### What you will do
Which of the lines below contain the string "xMax"? Pull each one out of the data.

(Records contained in a dataset)
From an optimization exercise on the open Yosys and OpenROAD flow, aimed at small area; shortcuts taken in it are not production practice. In this exercise RTL edits were held to simulation tests only and were not proved equivalent to the original. Power and IR drop assume default switching activity.

== alpha ==
==> flow/design.v (excerpt) <==
module orionkeyboard
(
input				clk,
input				reset,
output              res_k,
output              turb_10,
output              turb_5,
output              turb_2,
output              rom_s,
output              cpm_s,
input				ps2_clk,
input				ps2_data,
input		[7:0]	rk_kb_scan,
output		[7:0]	rk_kb_out,
output      [1:0]   pref,
output				key_rus_lat,
output				key_us,
output				key_ss,
input				ind_rus_lat,
output		[7:0]	rk_kbo,
output              key_int
);
Size: roughly 41 I/O pins, roughly 0.0049 mm^2 of cells after synthesis.
clock: 10.0 ns
lec_check: 0
cap_margin: 20
core_margin: 2
core_utilization: 70
slew_margin: 20
standard.sh (not shown) runs the stock make flow with config.mk's settings and CLKGATE_MAP_FILE= SYNTH_SCRIPT=/design/flow/synth_recipe.tcl, a recipe that flattens the netlist after the stock synthesis.
==> flow/flow/run.sh <==
#!/bin/bash
# Own layout flow: the standard ORFS flow (standard synthesis unchanged),
# with the input/output port buffers made of sky130_fd_sc_hd__buf_1 and
# clock-tree synthesis without dummy loads. Each tool's output is in
# orfs/logs/; what each call of standard.sh prints is in synth.log and
# layout.log.
set -euo pipefail
export BUFFER_PORTS_ARGS="-buffer_cell sky130_fd_sc_hd__buf_1"
export CTS_ARGS="-sink_clustering_enable -repair_clock_nets -dont_use_dummy_load -buf_list sky130_fd_sc_hd__clkbuf_4"
bash standard.sh synth > synth.log 2>&1
bash standard.sh > layout.log 2>&1
Changes in beta relative to alpha:
Settings: swapping 70 for 40 in CORE_UTILIZATION.
==> flow/flow/run.sh <==
#!/bin/bash
# Own layout flow: the standard ORFS flow (standard synthesis unchanged),
# with the input/output port buffers made of sky130_fd_sc_hd__buf_1 and
# clock-tree synthesis without dummy loads, and power recovery (downsizing
# gates off the critical paths) after global routing. Each tool's output is in
# orfs/logs/; what each call of standard.sh prints is in synth.log and
# layout.log.
set -euo pipefail
export BUFFER_PORTS_ARGS="-buffer_cell sky130_fd_sc_hd__buf_1"
export RECOVER_POWER=100
export CTS_ARGS="-sink_clustering_enable -repair_clock_nets -dont_use_dummy_load -buf_list sky130_fd_sc_hd__clkbuf_4"
bash standard.sh synth > synth.log 2>&1
bash standard.sh > layout.log 2>&1
Notes after the runs:
To summarise beta: no stage aborted, but the layout did not pass its checks, failing on max-capacitance violations, max-slew violations. Wire: beta routes more than alpha. The routing usage on met2 of beta is lower than that of alpha. Going from alpha to beta, power went up, fraction of area in multi-input gates fell 0.57 points, die height rose by 31%. alpha has lower die area than beta.
> inputs changed (beta -> gamma)
Settings: putting ABC_AREA at 1 where nothing was set.
==> flow/flow/run.sh <==
#!/bin/bash
# Own layout flow: the standard ORFS flow (standard synthesis unchanged),
# with the input/output port buffers made of sky130_fd_sc_hd__buf_1 and
# clock-tree synthesis without dummy loads. Each tool's output is in
# orfs/logs/; what each call of standard.sh prints is in synth.log and
# layout.log.
set -euo pipefail
export BUFFER_PORTS_ARGS="-buffer_cell sky130_fd_sc_hd__buf_1"
export CTS_ARGS="-sink_clustering_enable -repair_clock_nets -dont_use_dummy_load -buf_list sky130_fd_sc_hd__clkbuf_4"
bash standard.sh synth > synth.log 2>&1
bash standard.sh > layout.log 2>&1
==> comparison <==
- gamma went all the way through synthesis, placement and routing and the layout is clean on timing, DRC and antenna.
- Going from beta to gamma, cell count after synthesis grew by about 15%, part of the total power dissipated in sequential elements comparable, sequential share of layout area now sits lower.
- Worst setup slack after placement for gamma is lower than for beta.
- Diff beta -> gamma: mux cell area share after synthesis shows a reduction of 1.2 points, sequential power decreased by about 0.8% relative to the old numbers, starting density of the core stayed essentially flat, final critical-path share of the clock period -6.7 points.
- Higher worst-case register-to-register setup slack was reported by gamma, not beta.
- Summary of gamma over beta: final number of max-transition violations down 119, final critical delay including setup and external delays went down by 670 ps.
Background: an optimization exercise with open tools, aiming at small area, a short achievable clock period and few clock cycles. Do not read the settings as production practice. The RTL was checked by simulation tests, not by an equivalence proof against the original design. No activity file was given, so power comes from the tool's default toggle rates.

## flow/design.v (module list and top-level ports; edited modules follow where they fit)
// module fa3: 6 lines
// module mj3: 5 lines
// module ao222n: 5 lines
// module ao22n: 5 lines
// module dot_s0: 1116 lines
// module dot_s1: 125 lines
// module dot_s2: 18 lines
// module convolution: 152 lines
module convolution(clk, reset, start, x, y, z, done, mem_rd_adr, mem_rd_data, out_we, out_adr, out_data);
  // ...
==> flow/run.sh <==
#!/bin/bash
# synth_recipe.tcl (not shown) runs the flow's synth.tcl, then flattens the netlist and writes it again
# the make line also repeats each setting of config.mk as NAME=value (left out here)
make -C /OpenROAD-flow-scripts/flow DESIGN_CONFIG=/design/flow/config.mk WORK_HOME=/design/flow/orfs CLKGATE_MAP_FILE= SYNTH_SCRIPT=/design/flow/synth_recipe.tcl finish
==> flow/config.mk <==
export PLATFORM = sky130hd
export DESIGN_NAME = convolution
export DESIGN_NICKNAME = convolution
export VERILOG_FILES = /design/flow/design.v
export SDC_FILE = /design/flow/constraint.sdc
export NUM_CORES = 4
export LEC_CHECK = 0
export CAP_MARGIN = 20
export CELL_PAD_IN_SITES_DETAIL_PLACEMENT = 1
export CELL_PAD_IN_SITES_GLOBAL_PLACEMENT = 1
export CORE_MARGIN = 2
export CORE_UTILIZATION = 40
export PLACE_DENSITY = 0.5
export SETUP_SLACK_MARGIN = 5
export SLEW_MARGIN = 50
export SYNTH_HIERARCHICAL = 1
==> flow/constraint.sdc <==
create_clock -name core_clock -period 9.0 [get_ports {clk}]
set_input_delay 1.8000 -clock core_clock [delete_from_list [all_inputs] [get_ports {clk}]]
set_output_delay 1.8000 -clock core_clock [all_outputs]
set_load 0.01 [all_outputs]
==> run summary, run 1 <==
count of antenna-violating nets left after detailed routing 0; per-instance average area after synthesis 13.0 um2; number of setup buffers added after CTS 0; hpwl dp 569000 um; overall die height 590 um; DRC violations left 0; power in sequential cells 0.0107 W; Final Hold Vio Count 0; number of standard-cell rows in the floorplan 215; clock tree from TritonCTS done; Leak Pwr 43.2 nW; kind of launch point of the worst setup path flip-flop; detailed-route wire length 766000 um; number of antenna repair diodes 58; first drt pass iteration count 17; setup repair after global routing missed its margin no; level count of the clock H-tree 5; number of cells traversed by the worst hold path 0; final-layout clock buffer total 386; clock root buffer master sky130_fd_sc_hd__clkbuf_16; cell area after placement 0.142 mm2; flop2flop setup slack 5.34 ns; peak-usage layer in the global routing report met2; cell internal pwr 0.0181 W; largest delay contributor family on the critical path buffers and inverters; share of the final layout cell area in sequential cells 32.0%; status finished clean; Max-cap violations 0; Peak VDD IR 0.000155 V; Met3 Routed Length 105000 um; number of sequential storage elements 2142; Max Clock Freq 269 MHz; I/O pin count 205; Comb power frac 11.4%; Buffers on Ports 204; filler cell count in the final layout 34900; Hold Slack 0.333 ns
Testbench counts, summed over its fixed seeds: cycles 9,456.
==> run 2: changes to the inputs <==
==> flow/flow/run.sh (new file) <==
#!/bin/bash
set -euo pipefail
bash standard.sh SETUP_SLACK_MARGIN=5.45 finish > flow_make.log 2>&1
==> flow/standard.sh (new file) <==
#!/bin/bash
# synth_recipe.tcl (not shown) runs the flow's synth.tcl, then flattens the netlist and writes it again
# the make line also repeats each setting of config.mk as NAME=value (left out here)
make -C /OpenROAD-flow-scripts/flow DESIGN_CONFIG=/design/flow/config.mk WORK_HOME=/design/flow/orfs CLKGATE_MAP_FILE= SYNTH_SCRIPT=/design/flow/synth_recipe.tcl "${@:-finish}"
--- a/flow/config.mk
+++ b/flow/config.mk
@@ -11,6 +11,5 @@
 export CORE_MARGIN = 2
 export CORE_UTILIZATION = 40
 export PLACE_DENSITY = 0.5
-export SETUP_SLACK_MARGIN = 5
-export SLEW_MARGIN = 50
+export SLEW_MARGIN = 20
 export SYNTH_HIERARCHICAL = 1
removed: flow/run.sh
==> run 2 against run 1 <==
Still clean on timing, DRC and antenna; cell area shrank 0.62%; sequential cell count did not move; non-clock buffer count down 30; cell count hardly changed; wire length barely moved; clock-buffer cell count down 1; clock skew is 0.0077 ns lower; area after synthesis unchanged; critical endpoint is now gen_f[0].pr1[150]; largest cell class unchanged.
==> run summary, run 2 <==
critical path capture point type flip-flop; number of buffers on the longest clock path 4; Slew Limit Headroom 9.13%; number of global-route vias before repair 110000; top library cells by usage in the layout, fill and taps aside sky130_fd_sc_hd__fa_1, sky130_fd_sc_hd__a222oi_1, sky130_fd_sc_hd__dfxtp_1; cell internal pwr 0.0179 W (-0.73%); Peak VDD IR 0.000131 V (-16%); count of antenna-violating nets left after detailed routing 0 (unchanged); warnings from Yosys 107; power spent charging and discharging nets 0.00697 W; number of standard-cell rows in the floorplan 215 (unchanged); nets 12500; aggregate global-route resource usage 43.0%; total power per unit cell area 165 mW/mm2; post-route cell area 0.151 mm2; hpwl dp 566000 um (-0.57%); clock tree from TritonCTS done; Comb power frac 11.0% (-0.4 points); data arrival time of the worst path 4.46 ns; pin count of the biggest net entering global routing 133; worst clock skew 0.0533 ns; final setup fails 0; per-instance average area after synthesis 13.0 um2 (unchanged); met1 wire length 281000 um; Crit Reg-Reg Startpoint T3[12][7]; Max Clock Freq 275 MHz (+2.2%); clock sink count 2142; Leak Pwr 43.4 nW (+0.38%); starting density of the core 40.1%; cell count of the worst reg-to-reg path 4; global-route wire length before repair 1000000 um; most common cell after layout, fill and taps aside sky130_fd_sc_hd__fa_1; Post-Synthesis Net Count 12700; first drt pass iteration count 15 (-2); layout-stage area growth over the synthesis result 9.49%; CTS buffer count 269; number of flip-flops in the largest register 668; endpoint of the lowest-slack register-to-register path gen_f[0].pr1[150]; detailed-route wire length 766000 um (about the same); register bank with the most flops gen_f.pr1; number of design-rule violations left by the first detailed-router iteration 26000; I/O pin count 205 (unchanged); crit path max fanout 16; non-filler cells in the finished layout 15300; cell area after placement 0.141 mm2 (-0.48%); class of the most critical setup path reg -> reg; measured slew at the worst slew-check pin 1.36 ns; RePlAce Congestion 1.04; Clk pwr share 45.9%; flop2flop setup slack 5.36 ns (+0.02 ns); routed via count divided by cell count 7.14; share of cells above drive strength 1 17.6%; Setup TNS Final 0 ns; standard cell core area 0.343 mm2; overall die height 590 um (unchanged); Buffers on Ports 204 (unchanged); Die Outline Area 0.349 mm2; number of hold buffers added after CTS 0; Final Hold Vio Count 0 (unchanged); Overflow after GRT 0; met2 layer wire length in the routed design 311000 um; Mapped Cells 10600; switch share 28.0%; clock root buffer master sky130_fd_sc_hd__clkbuf_16; period utilization 40.4%; setup repair after global routing missed its margin yes; Met3 Routed Length 106000 um (+0.91%); routed wirelength normalized by instance count 49.9 um; level count of the clock H-tree 5 (unchanged); placed instance count 14700; minimum clock period 3.64 ns; largest registers gen_f.pr1 x668, FW x512, R x512; overall via count from detail_route 109000; top sig layer met5; number of cells traversed by the worst hold path 0 (unchanged); Req. time, crit path 9.83 ns; kind of launch point of the worst setup path flip-flop; max-slew violation count 0; insertion delay of the later-clocked pin in the worst-skew pair 0.97 ns; initial antenna violation count 82; overall die width 590 um; hold wc startpoint R[60][5]; fraction of power consumed by sequential logic 43.2%; status finished clean; synthesized area 0.138 mm2; clock-pin transition on the worst setup and hold timing paths 0.07 ns; Hold Slack 0.329 ns (-0.00379 ns); hold endpoint R[59][5]; DRC violations left 0 (unchanged); Min-Delay Path Class reg -> reg; Max-cap violations 0 (unchanged)
run 2: worst max-delay path by stage:
| stage | startpoint | to | slack (ns) |
|---|---|---|---|
| after CTS | wadr[2] | out_adr[2] | 5.28 |
| after global routing | t[0] | ra[7] | 5.37 |
| final | T3[12][7] | gen_f[0].pr1[150] | 5.36 |
| after floorplan | frd | ra[7] | 3.31 |
| after detailed placement | mem_rd_data[28] | T3[15][8] | 4.53 |
| after global placement | mem_rd_data[28] | T3[15][8] | 4.52 |
run 2: timing repair:
| action | CTS | global route |
|---|---|---|
| setup endpoints to repair | 151 | 31 |
| resized for setup | 148 | 20 |
| pin swaps | 1 | 2 |
| buffers inserted | 6 | 7 |
run 2: critical path: stages (launching register included):
cell and delay, ns:
sky130_fd_sc_hd__dfxtp_2 1.16, sky130_fd_sc_hd__a222oi_1 0.51, sky130_fd_sc_hd__fa_1 0.69, sky130_fd_sc_hd__fa_1 0.67
sky130_fd_sc_hd__fa_1 0.45
run 2: layer usage:
metal / track usage [%] / up-vias
met5: 0.383 / -
met1: 53.2 / 57100
met4: 32.0 / 19
met2: 59.9 / 9238
met3: 17.4 / 2041
li1: - / 41000
run 2: final cells by class:
cell class | instances | area [um2]
Antenna cell | 87 | 218
Clock buffer | 385 | 7840
Clock inverter | 105 | 1220
Fill cell | 34900 | 192000
Inverter | 165 | 619
Multi-Input combinational cell | 7396 | 82400
Sequential cell | 2142 | 48400
Tap cell | 4557 | 5700
Timing Repair Buffer | 494 | 4150
run 2: stage by stage:
step	total power (W)	worst slack, ns	util (%)
finish	0.0249	5.36	43.9
global route	0.0256	5.37	43.9
CTS	0.0249	5.28	43.8
detailed placement	0.0137	4.53	41.2
global placement	0.0136	4.52	41.2
floorplan	0.0127	3.31	-
run 2: power groups by stage:
stage / logic [W] / registers, W / clock network (W)
6_report: 0.00274 / 0.0108 / 0.0114
5_1_grt: 0.00291 / 0.0108 / 0.0119
4_1_cts: 0.00267 / 0.0107 / 0.0115
3_5_place_dp: 0.00277 / 0.0110 / 0
3_3_place_gp: 0.00271 / 0.0109 / 0
2_1_floorplan: 0.00179 / 0.0109 / 0

[what the ideal ports hide]
The results above use ideal ports. As a check the final layouts listed here were re-extracted and re-timed, cells and wires unchanged. Step 1: set_driving_cell puts a clkbuf_16 on clk and a buf_2 on each other input, an assumption about the parent block. Step 2 also shifts input and output timing later by t, the mid clock arrival at the registers, as if the neighbouring blocks saw the same clock. Three values: ideal, step 1, step 2; two values: the first two.
run | t, ns | setup slack, ns | worst setup path at the end | cell pins on the clock port's net
run 1 | 1.052 | 5.281 / 5.172 / 4.513 | input to register | 1
run 2 | 1.067 | 5.362 / 5.362 / 4.577 | input to register | 1
After both steps every run listed still meets setup and hold. For run 2, which loses most, drivers alone change the setup slack by 0.000 ns; drivers and shift together by -0.785 ns.
What follows belongs to an exercise in optimizing a design on an open flow for small area and a short achievable clock period; a production flow would make more cautious choices.
Only simulation tests tie the RTL to the original design; equivalence was not proved.

==> run G: inputs <==
## SystolicArray
module SystolicArray (
    output [31:0] out0_0, output [31:0] out0_1, output [31:0] out0_2, output [31:0] out0_3,
    output [31:0] out1_0, output [31:0] out1_1, output [31:0] out1_2, output [31:0] out1_3,
    output [31:0] out2_0, output [31:0] out2_1, output [31:0] out2_2, output [31:0] out2_3,
    output [31:0] out3_0, output [31:0] out3_1, output [31:0] out3_2, output [31:0] out3_3,
    input  [31:0] W0_i, input [31:0] W1_i, input [31:0] W2_i, input [31:0] W3_i,
    input  [31:0] N0_i, input [31:0] N1_i, input [31:0] N2_i, input [31:0] N3_i,
    input clk, input reset
);
clock: 25.0 ns
lec_check: 0
cap_margin: 20
core_margin: 2
core_utilization: 40
slew_margin: 20
synth_hierarchical: 1
standard.sh (not shown) runs the stock make flow with config.mk's settings and CLKGATE_MAP_FILE= SYNTH_SCRIPT=/design/flow/synth_recipe.tcl, a recipe that flattens the netlist after the stock synthesis.
==> flow/flow/run.sh <==
#!/bin/bash
# Standard ORFS layout with three changes:
#  - the timing repair steps are asked for extra setup margin, so that the achieved period is
#    optimised and not just the 25 ns clock;
#  - the port buffers are plain buffers (buf_2) instead of the delay cells buffer_ports picks;
#  - after placement, each output's flip-flop and port buffer are moved next to the output pin
#    (then legalised), so the register-to-output paths are short.
set -o pipefail
ARGS=(SETUP_SLACK_MARGIN=18.3 "BUFFER_PORTS_ARGS=-buffer_cell sky130_fd_sc_hd__buf_2")
bash standard.sh "${ARGS[@]}" place 2>&1 | tee standard_place.log || exit 1
RESDIR=$PWD/orfs/results/sky130hd/SystolicArray/base openroad -no_init -exit flow/move_out.tcl 2>&1 | tee move_out.log || exit 1
bash standard.sh "${ARGS[@]}" finish 2>&1 | tee standard_finish.log
==> flow/flow/move_out.tcl <==
# Move each output port's buffer, and the flip-flop that drives it, next to the port's pin.
proc move_output_flops {} {
  set block [ord::get_db_block]
  set core [$block getCoreArea]
  set cx0 [$core xMin]; set cy0 [$core yMin]; set cx1 [$core xMax]; set cy1 [$core yMax]
  set moved 0
  foreach bterm [$block getBTerms] {
    if {[$bterm getIoType] ne "OUTPUT"} continue
    set net [$bterm getNet]
    if {$net eq "NULL"} continue
    set buf ""
    foreach it [$net getITerms] { if {[$it isOutputSignal]} { set buf [$it getInst] } }
    if {$buf eq ""} continue
    set src ""
    foreach it [$buf getITerms] {
      if {[$it isInputSignal]} {
        set n2 [$it getNet]
        if {$n2 ne "NULL"} { foreach it2 [$n2 getITerms] { if {[$it2 isOutputSignal]} { set src [$it2 getInst] } } }
      }
    }
    if {$src eq ""} continue
    if {![string match "*df*" [[$src getMaster] getName]]} continue
    set bb [$bterm getBBox]
    set px [expr {([$bb xMin] + [$bb xMax]) / 2}]
    set py [expr {([$bb yMin] + [$bb yMax]) / 2}]
    set px [expr {max($cx0, min($cx1 - 20000, $px))}]
    set py [expr {max($cy0, min($cy1 - 5440, $py))}]
    $buf setLocation $px $py
    $buf setPlacementStatus PLACED
    $src setLocation $px $py
    $src setPlacementStatus PLACED
    incr moved
  }
  puts "moved $moved output flip-flops"
}

# run on the placed design, between the place and cts steps of the standard flow
set R $::env(RESDIR)
read_db $R/3_place.odb
move_output_flops
detailed_placement
check_placement
write_db $R/3_place.odb
==> inputs of run A, as changes to run G <==
--- a/flow/flow/run.sh
+++ b/flow/flow/run.sh
@@ -7,5 +7,5 @@
 #    (then legalised), so the register-to-output paths are short.
 set -o pipefail
-ARGS=(SETUP_SLACK_MARGIN=18.3 "BUFFER_PORTS_ARGS=-buffer_cell sky130_fd_sc_hd__buf_2")
+ARGS=(SETUP_SLACK_MARGIN=18.4 "BUFFER_PORTS_ARGS=-buffer_cell sky130_fd_sc_hd__buf_2")
 bash standard.sh "${ARGS[@]}" place 2>&1 | tee standard_place.log || exit 1
 RESDIR=$PWD/orfs/results/sky130hd/SystolicArray/base openroad -no_init -exit flow/move_out.tcl 2>&1 | tee move_out.log || exit 1
==> reports/qor.csv <==
stage,metric,value,unit
outcome,status,no timing/DRC/antenna violations,
critical_path,"Buf+Inv Stages, Crit Path",4,
cts,post-CTS sizing,1135,
cells_and_area,Final Non-Filler Cells,63500,
sta,Fmax,148,MHz
cells_and_area,multi-input gate area in the final layout,360000,sq um
drt,WL met3,179,mm
cells_and_area,filler cell count,98400,
cells_and_area,Signal buf overhead,5.51,%
sta,final setup margin,18260,ps
global_routing,gr usage total,30.4,%
critical_path,reg-to-reg endpoint,row[1].col[2].pe.s[28]$_DFF_P_,
sta,skew final,98.4,ps
critical_path,"most used cell, CP",buf_4,
[end of results for run G]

### Completed exercise
  set cx0 [$core xMin]; set cy0 [$core yMin]; set cx1 [$core xMax]; set cy1 [$core yMax]
    set px [expr {([$bb xMin] + [$bb xMax]) / 2}]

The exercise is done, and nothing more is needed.